As associações de solidariedade ao povo saaraui e em defesa da autodeterminação do Saara Ocidental existentes em diversos países são instrumentos importantes para que a República Árabe Saaraui Democrática venha efetivamente exercer sua soberania sobre todo o território. A solidariedade e o apoio internacional reforçam a luta travada pelos saarauis nos territórios ocupados, nas regiões liberadas, nos acampamentos de refugiados, nos diversos países e nos organismos internacionais.
O Saara Ocidental tem 1.200 quilômetros de costa atlântica e suas águas estão entre as mais piscosas do mundo. Suas reservas não renováveis de água são utilizadas de maneira ilegal e abusiva em estufas pertencentes a um conglomerado da família real marroquina, associada à França, na cidade de Dahjla.
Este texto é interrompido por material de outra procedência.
$ cat src/jsonb_scalar_element_validator_defines.svh
// Assertion macros shared by the scalar element validator.
`ifndef JSONB_SCALAR_ELEMENT_VALIDATOR_DEFINES_SVH
`define JSONB_SCALAR_ELEMENT_VALIDATOR_DEFINES_SVH

// Checks that a property holds at every rising clock edge outside reset.
`define JSV_ASSERT(lbl, prop, msg) \
  lbl: assert property (@(posedge clk_i) disable iff (!rst_ni) (prop)) else $error(msg);

// Checks that a condition never holds at a rising clock edge outside reset.
`define JSV_ASSERT_NEVER(lbl, cond, msg) \
  lbl: assert property (@(posedge clk_i) disable iff (!rst_ni) !(cond)) else $error(msg);

`endif

$ cat src/jsv_pkg.sv
// Types, codes and per-character check functions of the scalar element validator.
`timescale 1ns / 1ps

package jsv_pkg;

  typedef logic [7:0]  data_byte_t;
  typedef logic [3:0]  tag_t;
  typedef logic [63:0] length_t;
  typedef logic [6:0]  flags_t;

  // Result status codes.
  typedef enum logic [3:0] {
    ST_VALID     = 4'd0,
    ST_EMPTY     = 4'd1,
    ST_SHORT     = 4'd2,
    ST_LIT_LEN   = 4'd3,
    ST_BAD_INT   = 4'd4,
    ST_BAD_HEX   = 4'd5,
    ST_BAD_FLOAT = 4'd6,
    ST_BAD_FLT5  = 4'd7,
    ST_UNSUPP    = 4'd8
  } status_e;

  // Element tags that are checked; all others are unsupported.
  localparam tag_t TAG_NULL   = 4'd0;
  localparam tag_t TAG_TRUE   = 4'd1;
  localparam tag_t TAG_FALSE  = 4'd2;
  localparam tag_t TAG_INT    = 4'd3;
  localparam tag_t TAG_HEX    = 4'd4;
  localparam tag_t TAG_FLOAT  = 4'd5;
  localparam tag_t TAG_FLOAT5 = 4'd6;

  // Header size codes that select a number of length bytes.
  localparam logic [3:0] SZ_FIRST = 4'd12;
  localparam logic [3:0] SZ_ONE   = 4'd12;
  localparam logic [3:0] SZ_TWO   = 4'd13;
  localparam logic [3:0] SZ_FOUR  = 4'd14;

  // Bit positions in the character-check flags.
  localparam int FL_SIGN      = 0;
  localparam int FL_DOT       = 1;
  localparam int FL_DIGIT     = 2;
  localparam int FL_E         = 3;
  localparam int FL_FIRSTZERO = 4;
  localparam int FL_X         = 5;
  localparam int FL_LEADZERO  = 6;

  // Characters of interest.
  localparam data_byte_t CH_PLUS  = 8'h2b;
  localparam data_byte_t CH_MINUS = 8'h2d;
  localparam data_byte_t CH_DOT   = 8'h2e;
  localparam data_byte_t CH_ZERO  = 8'h30;
  localparam data_byte_t CH_NINE  = 8'h39;
  localparam data_byte_t CH_UC_A  = 8'h41;
  localparam data_byte_t CH_UC_E  = 8'h45;
  localparam data_byte_t CH_UC_F  = 8'h46;
  localparam data_byte_t CH_UC_X  = 8'h58;
  localparam data_byte_t CH_LC_A  = 8'h61;
  localparam data_byte_t CH_LC_E  = 8'h65;
  localparam data_byte_t CH_LC_F  = 8'h66;
  localparam data_byte_t CH_LC_X  = 8'h78;
  localparam data_byte_t CH_LOW   = 8'd32;
  localparam data_byte_t CH_HIGH  = 8'd127;

  // Outcome of one character check.
  typedef struct packed {
    logic   ok;
    flags_t flags;
  } check_t;

  function automatic logic is_dec(data_byte_t c);
    return (c >= CH_ZERO) && (c <= CH_NINE);
  endfunction

  function automatic logic is_hex_letter(data_byte_t c);
    return ((c >= CH_LC_A) && (c <= CH_LC_F)) || ((c >= CH_UC_A) && (c <= CH_UC_F));
  endfunction

  // Decimal integer: optional leading minus, digits, no leading zero.
  function automatic check_t take_int(data_byte_t c, flags_t f);
    check_t r;
    r.ok    = 1'b1;
    r.flags = f;
    if (c == CH_MINUS) begin
      if (f[FL_SIGN] || f[FL_DIGIT]) r.ok = 1'b0;
      r.flags[FL_SIGN] = 1'b1;
    end else if (is_dec(c)) begin
      if (f[FL_DIGIT] && f[FL_FIRSTZERO]) r.ok = 1'b0;
      if (!f[FL_DIGIT] && (c == CH_ZERO)) r.flags[FL_FIRSTZERO] = 1'b1;
      r.flags[FL_DIGIT] = 1'b1;
    end else begin
      r.ok = 1'b0;
    end
    return r;
  endfunction

  // Hex integer: optional minus, then 0x and hex digits.
  function automatic check_t take_hex(data_byte_t c, flags_t f);
    check_t r;
    r.ok    = 1'b1;
    r.flags = f;
    if (c == CH_MINUS) begin
      if (f[FL_SIGN] || f[FL_X] || f[FL_LEADZERO] || f[FL_DIGIT]) r.ok = 1'b0;
      r.flags[FL_SIGN] = 1'b1;
    end else if (is_dec(c) || is_hex_letter(c)) begin
      if ((c == CH_ZERO) && !f[FL_X] && !f[FL_LEADZERO]) begin
        r.flags[FL_LEADZERO] = 1'b1;
      end else if (!f[FL_X]) begin
        r.ok = 1'b0;
      end else begin
        r.flags[FL_DIGIT] = 1'b1;
      end
    end else if ((c == CH_LC_X) || (c == CH_UC_X)) begin
      if (f[FL_X] || !f[FL_LEADZERO]) r.ok = 1'b0;
      r.flags[FL_X] = 1'b1;
    end else begin
      r.ok = 1'b0;
    end
    return r;
  endfunction

  // Float: strict form needs a digit before the dot; relaxed form does not.
  function automatic check_t take_float(data_byte_t c, flags_t f, logic relaxed);
    check_t r;
    r.ok    = 1'b1;
    r.flags = f;
    if ((c == CH_PLUS) || (c == CH_MINUS)) begin
      if ((c == CH_PLUS) && !f[FL_E]) r.ok = 1'b0;
      if (f[FL_SIGN] || f[FL_DIGIT] || f[FL_DOT]) r.ok = 1'b0;
      r.flags[FL_SIGN] = 1'b1;
    end else if (c == CH_DOT) begin
      if (f[FL_E] || f[FL_DOT]) r.ok = 1'b0;
      if (!relaxed) begin
        if (!f[FL_DIGIT]) r.ok = 1'b0;
        r.flags[FL_DIGIT] = 1'b0;
      end
      r.flags[FL_DOT] = 1'b1;
    end else if (is_dec(c)) begin
      if (!(f[FL_E] || f[FL_DOT])) begin
        if (f[FL_DIGIT] && f[FL_FIRSTZERO]) r.ok = 1'b0;
        if (!f[FL_DIGIT] && (c == CH_ZERO)) r.flags[FL_FIRSTZERO] = 1'b1;
      end
      r.flags[FL_DIGIT] = 1'b1;
    end else if ((c == CH_LC_E) || (c == CH_UC_E)) begin
      if (!f[FL_DIGIT] || f[FL_E]) r.ok = 1'b0;
      r.flags[FL_DIGIT] = 1'b0;
      r.flags[FL_SIGN]  = 1'b0;
      r.flags[FL_DOT]   = 1'b0;
      r.flags[FL_E]     = 1'b1;
    end else begin
      r.ok = 1'b0;
    end
    return r;
  endfunction

endpackage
A energia solar no Saara Ocidental ocupado é capturada para uso em projetos de energia renovável e sua areia é coletada e embarcada para adornar as praias das Ilhas Canárias. O território ocupado possui reservas de sal e é liderança mundial em reserva de fosfato. A exploração de petróleo também é promissora. A associação com a Espanha permitiu ao Marrocos tornar-se o maior exportador de fosfato, explorando sem limites as reservas saarauis. Esse fosfato é explorado na mina de Boo — Cra, embarcado no porto de El Aaiun, através da companhia estatal, a Officine e Chérriffienne des Phosphates (OCP).
De acordo com o relatório "P for Plunder", da Western Sahara Resources ( WSRW), a mina de Boo — Cra exportou 1 milhão de toneladas em 2019, com uma receita estimada de U$ 200 milhões revertidos ilegalmente ao Marrocos.
Todo o debate atual gira em torno da questão dos benefícios da exploração econômica praticada pelo Marrocos nos territórios ocupados,em prejuízo dos saarauis. A Frente Polisario denuncia essa pilhagem, baseada no desrespeito e infringência ao artigo 73 da Carta da ONU, bem como o artigo 55 da Convenção de Haia, de 1907, sobre os direitos dos povos sob ocupação militar.
Em novembro de 2012, a Frente Polisario abriu um procedimento judicial, perante o Tribunal Europeu de Justiça, solicitando o cancelamento do Acordo de Livre Comércio entre a União Europeia e Marrocos, assinado em março do mesmo ano, argumentando a ausência de consulta à Frente Polisario.
Em dezembro de 2013, o Parlamento Europeu aprovou o acordo da pesca e em setembro de 2021 o Tribunal de Justiça Europeia, em decisão histórica, anulou os acordos com o Marrocos que incluam o Saara Ocidental. A decisão atende a pedidos da Frente Polisario: a anulação dos acordos de Livre Comércio e o acordo da pesca.
A Frente Polisario argumenta que esses pactos violam o direito internacional na medida em que ignoram as especificidades de um território em processo de descolonização e privam os 650 mil saarauis de usufruírem de seus recursos. A União Africana também emitiu um parecer jurídico, concluindo que "a ONU deve assumir suas responsabilidades políticas e jurídicas e proteger os recursos naturais renováveis, como fez no Timor Leste e na Namíbia, até que o povo dos territórios ocupados possam escolher o seu destino através de um referendo justo e livre".
O Brasil recebeu, extraído ilegalmente do Saara Ocidental, nos últimos 10 meses, cerca de 110 mil toneladas de fosfato, ficando entre os quatro maiores importadores mundiais do minério. Diferentes decisões do Tribunal de Justiça da União Europeia, entre 2016 e 2019, reafirmaram que Marrocos e Saara Ocidental são territórios distintos e que a extração e a comercialização dos recursos naturais sem consentimento do povo saaraui são ilegais.
Não há nenhum documento de Corte ou Organização Internacional que permita ao Marrocos explorar os recursos naturais daquela região como ocorre hoje. Na última década, empresas de países desenvolvidos vêm interrompendo essas importações para se desvincularem da violência e das ilegalidades ocorridas naquela região.
Portanto, ao legitimar o recebimento de cargas de fosfato do Saara Ocidental roubadas pelo Marrocos, o Brasil está legitimando ações que reforçam a ocupação ilegal, mantendo o injustificável saque das riquezas naturais que pertencem ao povo saaraui.